In the records below, find the line that contains "Multi-Input combinational cell" and the line that contains "flip-flops | 1 | 370". Set down exactly those lines and every line between them, and nothing more.

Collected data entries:

▬▬▬

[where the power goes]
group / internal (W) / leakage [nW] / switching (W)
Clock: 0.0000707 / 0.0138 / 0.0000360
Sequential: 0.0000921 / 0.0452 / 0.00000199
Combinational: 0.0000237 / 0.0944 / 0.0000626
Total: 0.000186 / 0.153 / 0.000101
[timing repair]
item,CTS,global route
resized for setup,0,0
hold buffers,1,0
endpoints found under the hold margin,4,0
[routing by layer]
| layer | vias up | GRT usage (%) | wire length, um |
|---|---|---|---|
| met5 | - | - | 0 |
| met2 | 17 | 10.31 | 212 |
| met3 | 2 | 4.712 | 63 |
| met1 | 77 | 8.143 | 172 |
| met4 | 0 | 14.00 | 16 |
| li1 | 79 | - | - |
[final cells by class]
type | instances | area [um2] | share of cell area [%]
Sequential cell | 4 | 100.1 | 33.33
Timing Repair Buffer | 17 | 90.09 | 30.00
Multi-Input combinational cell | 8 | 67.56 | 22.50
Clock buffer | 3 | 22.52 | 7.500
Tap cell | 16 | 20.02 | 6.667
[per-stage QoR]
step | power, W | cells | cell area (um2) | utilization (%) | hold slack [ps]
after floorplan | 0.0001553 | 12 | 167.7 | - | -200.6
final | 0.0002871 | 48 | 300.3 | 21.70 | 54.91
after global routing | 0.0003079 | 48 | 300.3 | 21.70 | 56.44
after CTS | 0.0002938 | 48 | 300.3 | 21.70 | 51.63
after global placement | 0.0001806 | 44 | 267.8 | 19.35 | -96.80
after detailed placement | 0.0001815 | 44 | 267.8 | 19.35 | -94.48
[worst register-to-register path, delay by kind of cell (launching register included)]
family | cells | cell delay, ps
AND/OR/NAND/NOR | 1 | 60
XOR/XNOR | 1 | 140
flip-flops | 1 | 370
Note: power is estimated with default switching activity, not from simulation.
<file path="src/rtl/float_pkg.sv">
// float_pkg: shared types for the multiplier result buffer.
package float_pkg;
  localparam int FLAG_OVF = 2;
  localparam int FLAG_UNF = 1;
  localparam int FLAG_INX = 0;
  typedef logic [2:0] flag_t;
  typedef enum logic [1:0] {
    EMPTY = 2'd0,
    ONE   = 2'd1,
    FULL  = 2'd2
  } buf_state_t;
  function automatic logic is_exception(input flag_t f);
    return f[FLAG_OVF] | f[FLAG_UNF];
  endfunction
endpackage

</file>
<file path="src/rtl/float_sticky_status.sv">
// float_sticky_status: sticky exception flags and saturating exception counter.
module float_sticky_status
  import float_pkg::*;
#(
  parameter int COUNT_SIZE = 8
) (
  input  logic                  clk,
  input  logic                  rst_n,
  input  logic                  accept,
  input  flag_t                 flags,
  input  logic                  flags_clear,
  output flag_t                 flags_sticky,
  output logic [COUNT_SIZE-1:0] exc_count
);
  flag_t                 sticky_base;
  logic [COUNT_SIZE-1:0] count_base;
  logic                  bump;
  // A clear only wipes history; a beat accepted in the same cycle still lands on top of it.
  always_comb begin
    sticky_base = flags_clear ? '0 : flags_sticky;
    count_base  = flags_clear ? '0 : exc_count;
    bump        = accept && is_exception(flags) && !(&count_base);
  end
  always_ff @(posedge clk or negedge rst_n) begin
    if (!rst_n) begin
      flags_sticky <= '0;
      exc_count    <= '0;
    end else begin
      flags_sticky <= accept ? (sticky_base | flags) : sticky_base;
      exc_count    <= bump ? count_base + 1'b1 : count_base;
    end
  end
endmodule

</file>
<file path="src/rtl/float_result_buffer.sv">
// float_result_buffer: two-entry skid buffer for multiplier products with status tracking.
module float_result_buffer
  import float_pkg::*;
#(
  parameter int FLOAT_SIZE = 32,
  parameter int COUNT_SIZE = 8
) (
  input  logic                  clk,
  input  logic                  rst_n,
  input  logic                  in_valid,
  output logic                  in_ready,
  input  logic [FLOAT_SIZE-1:0] in_float,
  input  logic                  in_overflow,
  input  logic                  in_underflow,
  input  logic                  in_inexact,
  output logic                  out_valid,
  input  logic                  out_ready,
  output logic [FLOAT_SIZE-1:0] out_float,
  output flag_t                 out_flags,
  output flag_t                 flags_sticky,
  input  logic                  flags_clear,
  output logic [COUNT_SIZE-1:0] exc_count
);
  buf_state_t            state;
  logic [FLOAT_SIZE-1:0] skid_float;
  flag_t                 skid_flags;
  flag_t                 in_flags;
  logic                  accept;
  logic                  rel;
  always_comb begin
    in_flags = {in_overflow, in_underflow, in_inexact};
    accept   = in_valid & in_ready;
    rel      = out_valid & out_ready;
  end
  // in_ready and out_valid are state-decoded registers, so no ready path reaches upstream.
  always_ff @(posedge clk or negedge rst_n) begin
    if (!rst_n) begin
      state      <= EMPTY;
      in_ready   <= 1'b1;
      out_valid  <= 1'b0;
      out_float  <= '0;
      out_flags  <= '0;
      skid_float <= '0;
      skid_flags <= '0;
    end else begin
      case (state)
        EMPTY: if (accept) begin
          out_float <= in_float;
          out_flags <= in_flags;
          out_valid <= 1'b1;
          state     <= ONE;
        end
        ONE: if (accept && rel) begin
          out_float <= in_float;
          out_flags <= in_flags;
        end else if (accept) begin
          skid_float <= in_float;
          skid_flags <= in_flags;
          in_ready   <= 1'b0;
          state      <= FULL;
        end else if (rel) begin
          out_valid <= 1'b0;
          state     <= EMPTY;
        end
        FULL: if (rel) begin
          out_float <= skid_float;
          out_flags <= skid_flags;
          in_ready  <= 1'b1;
          state     <= ONE;
        end
        default: begin
          state     <= EMPTY;
          in_ready  <= 1'b1;
          out_valid <= 1'b0;
        end
      endcase
    end
  end
  float_sticky_status #(.COUNT_SIZE(COUNT_SIZE)) u_status (
    .clk          (clk),
    .rst_n        (rst_n),
    .accept       (accept),
    .flags        (in_flags),
    .flags_clear  (flags_clear),
    .flags_sticky (flags_sticky),
    .exc_count    (exc_count)
  );
endmodule

</file>
<file path="src/rtl/memory_bus_arbiter.sv">
// Round-robin arbiter sharing one DRAM bus among NUM_REQ requesters, one transaction in flight.
// Optional read-response watchdog enabled by defining MEMORY_BUS_ARB_TIMEOUT_EN.
module memory_bus_arbiter #(
  parameter int unsigned NUM_REQ        = 4,
  parameter int unsigned ADDR_W         = 64,
  parameter int unsigned DATA_W         = 64,
  parameter int unsigned SRC_W          = $clog2(NUM_REQ),
  parameter int unsigned TIMEOUT_CYCLES = 1024
) (
  input  logic                           clk,
  input  logic                           reset_n,
  input  logic [NUM_REQ-1:0]             req_valid,
  input  logic [NUM_REQ-1:0]             req_is_write,
  input  logic [NUM_REQ-1:0][ADDR_W-1:0] req_addr,
  input  logic [NUM_REQ-1:0][DATA_W-1:0] req_data,
  output logic [NUM_REQ-1:0]             req_ready,
  output logic [NUM_REQ-1:0]             rsp_valid,
  output logic [DATA_W-1:0]              rsp_data,
  output logic                           rsp_error,
  output logic                           dram_req_valid,
  input  logic                           dram_req_ready,
  output logic                           dram_req_is_write,
  output logic [ADDR_W-1:0]              dram_req_addr,
  output logic [DATA_W-1:0]              dram_req_data,
  output logic [SRC_W-1:0]               dram_req_src,
  input  logic                           dram_rsp_valid,
  input  logic [DATA_W-1:0]              dram_rsp_data,
  input  logic [SRC_W-1:0]               dram_rsp_src,
  output logic                           busy,
  output logic                           err_src_mismatch
);

  typedef enum logic [1:0] {StIdle, StIssue, StWaitResp} state_e;

  state_e              state_q, state_d;
  logic [SRC_W-1:0]    rr_ptr_q;
  logic [SRC_W-1:0]    gnt_idx, cand;
  logic                gnt_found;
  logic                rsp_take, timeout_hit;
  logic                is_write_q;
  logic [ADDR_W-1:0]   addr_q;
  logic [DATA_W-1:0]   data_q;
  logic [SRC_W-1:0]    src_q;
  logic [NUM_REQ-1:0]  rsp_valid_q;
  logic [DATA_W-1:0]   rsp_data_q;
  logic                rsp_error_q;
  logic                err_q;

  // First requesting port at or above rr_ptr, wrapping modulo NUM_REQ.
  always_comb begin
    gnt_found = 1'b0;
    gnt_idx   = '0;
    cand      = '0;
    for (int unsigned i = 0; i < NUM_REQ; i++) begin
      cand = SRC_W'((32'(rr_ptr_q) + i) % NUM_REQ);
      if (!gnt_found && req_valid[cand]) begin
        gnt_found = 1'b1;
        gnt_idx   = cand;
      end
    end
  end

  always_comb begin
    req_ready = '0;
    if (reset_n && state_q == StIdle && gnt_found) req_ready[gnt_idx] = 1'b1;
  end

  assign rsp_take = (state_q == StWaitResp) && dram_rsp_valid;

`ifdef MEMORY_BUS_ARB_TIMEOUT_EN
  logic [31:0] cnt_q;

  always_ff @(posedge clk or negedge reset_n) begin
    if (!reset_n) begin
      cnt_q <= '0;
    end else if (state_q == StIssue && dram_req_ready && !is_write_q) begin
      cnt_q <= '0;
    end else if (state_q == StWaitResp) begin
      cnt_q <= cnt_q + 32'd1;
    end
  end

  // A real response in the same cycle takes priority over the watchdog.
  assign timeout_hit = (state_q == StWaitResp) && !dram_rsp_valid &&
                       (cnt_q == 32'(TIMEOUT_CYCLES - 1));
`else
  assign timeout_hit = 1'b0;
`endif

  always_comb begin
    state_d = state_q;
    unique case (state_q)
      StIdle:     if (gnt_found) state_d = StIssue;
      StIssue:    if (dram_req_ready) state_d = is_write_q ? StIdle : StWaitResp;
      StWaitResp: if (rsp_take || timeout_hit) state_d = StIdle;
      default:    state_d = StIdle;
    endcase
  end

  always_ff @(posedge clk or negedge reset_n) begin
    if (!reset_n) begin
      state_q     <= StIdle;
      rr_ptr_q    <= '0;
      is_write_q  <= 1'b0;
      addr_q      <= '0;
      data_q      <= '0;
      src_q       <= '0;
      rsp_valid_q <= '0;
      rsp_data_q  <= '0;
      rsp_error_q <= 1'b0;
      err_q       <= 1'b0;
    end else begin
      state_q     <= state_d;
      rsp_valid_q <= '0;
      rsp_error_q <= 1'b0;
      if (state_q == StIdle && gnt_found) begin
        rr_ptr_q   <= SRC_W'((32'(gnt_idx) + 32'd1) % NUM_REQ);
        is_write_q <= req_is_write[gnt_idx];
        addr_q     <= req_addr[gnt_idx];
        data_q     <= req_data[gnt_idx];
        src_q      <= gnt_idx;
      end
      if (rsp_take) begin
        rsp_valid_q[src_q] <= 1'b1;
        rsp_data_q         <= dram_rsp_data;
      end else if (timeout_hit) begin
        rsp_valid_q[src_q] <= 1'b1;
        rsp_data_q         <= '0;
        rsp_error_q        <= 1'b1;
      end
      // Stray responses and wrong tags are both flagged; the data still goes to src_q.
      if (dram_rsp_valid && (state_q != StWaitResp || dram_rsp_src != src_q)) err_q <= 1'b1;
    end
  end

  assign dram_req_valid    = (state_q == StIssue);
  assign dram_req_is_write = is_write_q;
  assign dram_req_addr     = addr_q;
  assign dram_req_data     = data_q;
  assign dram_req_src      = src_q;
  assign rsp_valid         = rsp_valid_q;
  assign rsp_data          = rsp_data_q;
  assign rsp_error         = rsp_error_q;
  assign busy              = (state_q != StIdle);
  assign err_src_mismatch  = err_q;

endmodule

</file>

▬▬▬

- Your solution -
Multi-Input combinational cell | 8 | 67.56 | 22.50
Clock buffer | 3 | 22.52 | 7.500
Tap cell | 16 | 20.02 | 6.667
[per-stage QoR]
step | power, W | cells | cell area (um2) | utilization (%) | hold slack [ps]
after floorplan | 0.0001553 | 12 | 167.7 | - | -200.6
final | 0.0002871 | 48 | 300.3 | 21.70 | 54.91
after global routing | 0.0003079 | 48 | 300.3 | 21.70 | 56.44
after CTS | 0.0002938 | 48 | 300.3 | 21.70 | 51.63
after global placement | 0.0001806 | 44 | 267.8 | 19.35 | -96.80
after detailed placement | 0.0001815 | 44 | 267.8 | 19.35 | -94.48
[worst register-to-register path, delay by kind of cell (launching register included)]
family | cells | cell delay, ps
AND/OR/NAND/NOR | 1 | 60
XOR/XNOR | 1 | 140
flip-flops | 1 | 370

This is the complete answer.